A tight excess risk bound via a unified PAC-Bayesian–Rademacher–Shtarkov–MDL complexity
Proceedings of the 30th International Conference on Algorithmic Learning Theory, PMLR 98:433-465, 2019.
We present a novel notion of complexity that interpolates between and generalizes some classic complexity notions in learning theory: for empirical risk minimization (ERM) with arbitrary bounded loss, it is upper bounded in terms of data-independent Rademacher complexity; for generalized Bayesian estimators, it is upper bounded by the data-dependent information (KL) complexity. For ERM, the new complexity reduces to normalized maximum likelihood complexity, i.e., a minimax log-loss individual sequence regret. Our first main result bounds excess risk in terms of the new complexity.
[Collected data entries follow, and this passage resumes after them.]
This is an optimization exercise on Yosys and OpenROAD, whose aim is small area, a short achievable clock period and few clock cycles, not a production implementation. Only simulation tests tie the RTL to the original design; equivalence was not proved. No activity file was given, so power comes from the tool's default toggle rates.

## cpu
module cpu (input clk, input rst,
            output [31:0] imem_addr, input [31:0] imem_rdata,
            output [31:0] dmem_addr, output [31:0] dmem_wdata,
            output dmem_we, output dmem_re, input [31:0] dmem_rdata);
    reg [31:2] pc;
    reg        x_wr, x_lw, x_sw, x_beq, x_sub;
    reg        x_fam, x_fbm;    
    reg        x_oi, x_om, x_ob;    
    reg [4:0]  x_rd;
    reg [31:0] x_a, x_b;
    reg [15:0] x_i;
    reg [31:2] x_tgt;
    reg        m_wr, m_lw, m_sw;
    reg [4:0]  m_rd;
    reg [31:0] m_r, m_sd;
    assign dmem_addr  = m_r;
    assign dmem_wdata = m_sd;
    assign dmem_we    = m_sw;
    assign dmem_re    = m_lw;
    wire [31:0] m_res = m_lw ? dmem_rdata : m_r;
    wire [31:0] a   = x_fam ? m_r : x_a;
    wire [31:0] b   = x_fbm ? m_r : x_b;
    wire [31:0] op2 = ({32{x_oi}} & {{16{x_i[15]}}, x_i}) | ({32{x_om}} & m_r) |
                      ({32{x_ob}} & x_b);
    wire [31:0] alu;
    cs_add alu_add (.a(a), .b(op2 ^ {32{x_sub}}), .ci(x_sub), .s(alu));
    wire eq_ab = (x_a == x_b);
    wire eq_mb = (m_r == x_b);
    wire eq_am = (x_a == m_r);
    wire taken = x_beq & (x_fam ? (x_fbm | eq_mb) : (x_fbm ? eq_am : eq_ab));
    wire [31:0] inst = imem_rdata;
    wire [5:0] op = inst[31:26];
    wire [4:0] rs = inst[25:21];
    wire [4:0] rt = inst[20:16];
    wire [4:0] rdf = inst[15:11];
    wire d_R    = (op == 6'h00);
    wire d_addi = (op == 6'h08) | (op == 6'h09);
    wire d_lw   = (op == 6'h23);
    wire d_sw   = (op == 6'h2B);
    wire d_beq  = (op == 6'h04);
    wire d_j    = (op == 6'h02);
    wire d_ubeq = d_beq & (rs == rt);
    wire [4:0] d_rd = d_R ? rdf : (d_addi | d_lw) ? rt : 5'd0;
    wire d_wr = (d_R | d_addi | d_lw) & (d_rd != 5'd0);
    wire [31:2] pc4, btgt;
    assign pc4 = pc + 30'd1;
    sk_add #(30) br_add (.a(pc), .b({{14{inst[15]}}, inst[15:0]}), .ci(1'b1), .s(btgt));
    wire [31:2] jtgt = {4'b0000, inst[25:0]};
    reg [31:0] rf_r [1:31];
    reg [31:1] rf_e;
    integer i;
    always @(posedge clk)
  ...
Size: roughly 1300 flip-flops, ~160 I/O pins, about 0.057 mm² of cells after synthesis.
Settings: LEC_CHECK=0, CAP_MARGIN=20, CELL_PAD_IN_SITES_DETAIL_PLACEMENT=1, CELL_PAD_IN_SITES_GLOBAL_PLACEMENT=1, CORE_MARGIN=2, CORE_UTILIZATION=50, CTS_CLUSTER_DIAMETER=80, CTS_CLUSTER_SIZE=18, PLACE_DENSITY=0.8, SETUP_SLACK_MARGIN=4.8, SLEW_MARGIN=20, SYNTH_HIERARCHICAL=1, SYNTH_MINIMUM_KEEP_SIZE=0, TNS_END_PERCENT=100; clock period 8.0 ns.
run.sh (not shown) runs the stock make flow with config.mk's settings and CLKGATE_MAP_FILE= SYNTH_SCRIPT=/design/flow/synth_recipe.tcl, a recipe that flattens the netlist after the stock synthesis.
Testbench counts at the start, summed over its fixed seeds: cycles 47,352.
Edit:
- TNS_END_PERCENT: 100 -> 5
The new run went through all stages and came out clean.
Power came out lower slightly.
Cell area goes down slightly.
Sequential share of layout area goes up by 1.0 points.
Hold slack is worse by 91 ps.
Edit:
- CORE_UTILIZATION: 50 -> 55
- PLACE_DENSITY: 0.8 -> 0.85
- routed wire length rose by 6.3%
- non-clock buffer count fell by 32
- register-to-register slack loses 520 ps
- worst hold slack gains 110 ps
Edit:
- CORE_UTILIZATION: 55 -> 50
- PLACE_DENSITY: 0.85 -> 0.8
- TNS_END_PERCENT: 5 -> 0
=> The new run passed the timing, design-rule and antenna checks; cell count climbs slightly; setup slack gains 300 ps; global-route usage decreases by 5.0 points; worst hold slack degrades by 110 ps; first-iteration DRC count drops by roughly a tenth.

--- another note on this design; it stands on its own ---

Design cpu, start of the top module:
module cpu (input clk, input rst,
            output [31:0] imem_addr, input [31:0] imem_rdata,
            output [31:0] dmem_addr, output [31:0] dmem_wdata,
            output dmem_we, output dmem_re, input [31:0] dmem_rdata);
Size: about 4100 cells after synthesis, roughly 1300 flip-flops, ~160 I/O pins.
clock: 8.0 ns
lec_check: 0
cap_margin: 20
cell_pad_in_sites_detail_placement: 1
cell_pad_in_sites_global_placement: 1
core_margin: 2
core_utilization: 50
cts_cluster_diameter: 90
cts_cluster_size: 22
place_density: 0.8
setup_slack_margin: 4.8
slew_margin: 20
synth_hierarchical: 1
synth_minimum_keep_size: 0
tns_end_percent: 5
run.sh (not shown) runs the stock make flow with config.mk's settings and CLKGATE_MAP_FILE= SYNTH_SCRIPT=/design/flow/synth_recipe.tcl, a recipe that flattens the netlist after the stock synthesis.
Testbench counts at the start, summed over its fixed seeds: cycles 47,352.
Rerun with:
Settings changed: CTS_CLUSTER_DIAMETER 90 to 80, CTS_CLUSTER_SIZE 22 to 18, SETUP_SLACK_MARGIN 4.8 to 4.6.
The changed run went through all stages and came out clean.
Maximum frequency falls by 2.1%.
Die area is unchanged.
Core utilization falls by 0.70 points.
Worst setup slack is worse by 0.076 ns.
First-iteration DRC count went down by 5.5%.
Combinational power goes down by 20%.
Total power drops by 1.3%.
Cell area shrinks by 1.2%.
Critical path depth fell by 10.
Via count fell by 2.1%.
Synthesized cell count stays the same.

-- port drivers added, routing unchanged --
The results above use ideal ports. As a check the final layouts listed here were re-extracted and re-timed, cells and wires unchanged.
Step 1 sets driving cells, clkbuf_16 on the clock port and buf_2 on the other inputs (assumed; they add their load-dependent delay and slew).
Step 2 adds t to the input delays and takes it off the output delays; t is the mean of the earliest and latest rising clock arrival at the registers after step 1. Input paths then give back, and output paths get back, about the clock's delay inside the block.
a / b / c = ideal / step 1 / step 2; a / b = the first two.
run | t (ns) | setup WS [ns] | worst setup path at the end | worst register clock-pin slew, ns | worst data-port slew with drivers (ns)
the first run of note 1 | 0.772 | 4.467 / 4.527 / 3.755 | input to register | 0.10 / 0.10 | 0.08
the second run of note 1 | 0.760 | 4.541 / 4.559 / 3.816 | input to register | 0.09 / 0.09 | 0.10
the third run of note 1 | 0.766 | 4.139 / 4.139 / 3.489 | input to register | 0.09 / 0.09 | 0.15
the fourth run of note 1 | 0.764 | 4.443 / 4.482 / 3.717 | input to register | 0.09 / 0.09 | 0.09
the first run of note 2 | 0.751 | 4.473 / 4.450 / 3.699 | input to register | 0.11 / 0.11 | 0.18
the second run of note 2 | 0.768 | 4.397 / 4.323 / 3.646 | input to register | 0.09 / 0.09 | 0.10
After both steps every run listed still meets setup and hold. The setup slack of the first run of note 2, which loses most, moves by -0.023 ns with the drivers and by -0.774 ns with both steps.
Our second main result links the new complexity to $L_2(P)$ entropy via Rademacher complexity, generalizing earlier results of Opper, Haussler, Lugosi, and Cesa-Bianchi who covered the log-loss case with $L_\infty$ entropy. Together, these results recover optimal bounds for VC-type and large (polynomial entropy) classes, replacing local Rademacher complexities by a simpler analysis which almost completely separates the two aspects that determine the achievable rates: ‘easiness’ (Bernstein) conditions and model complexity.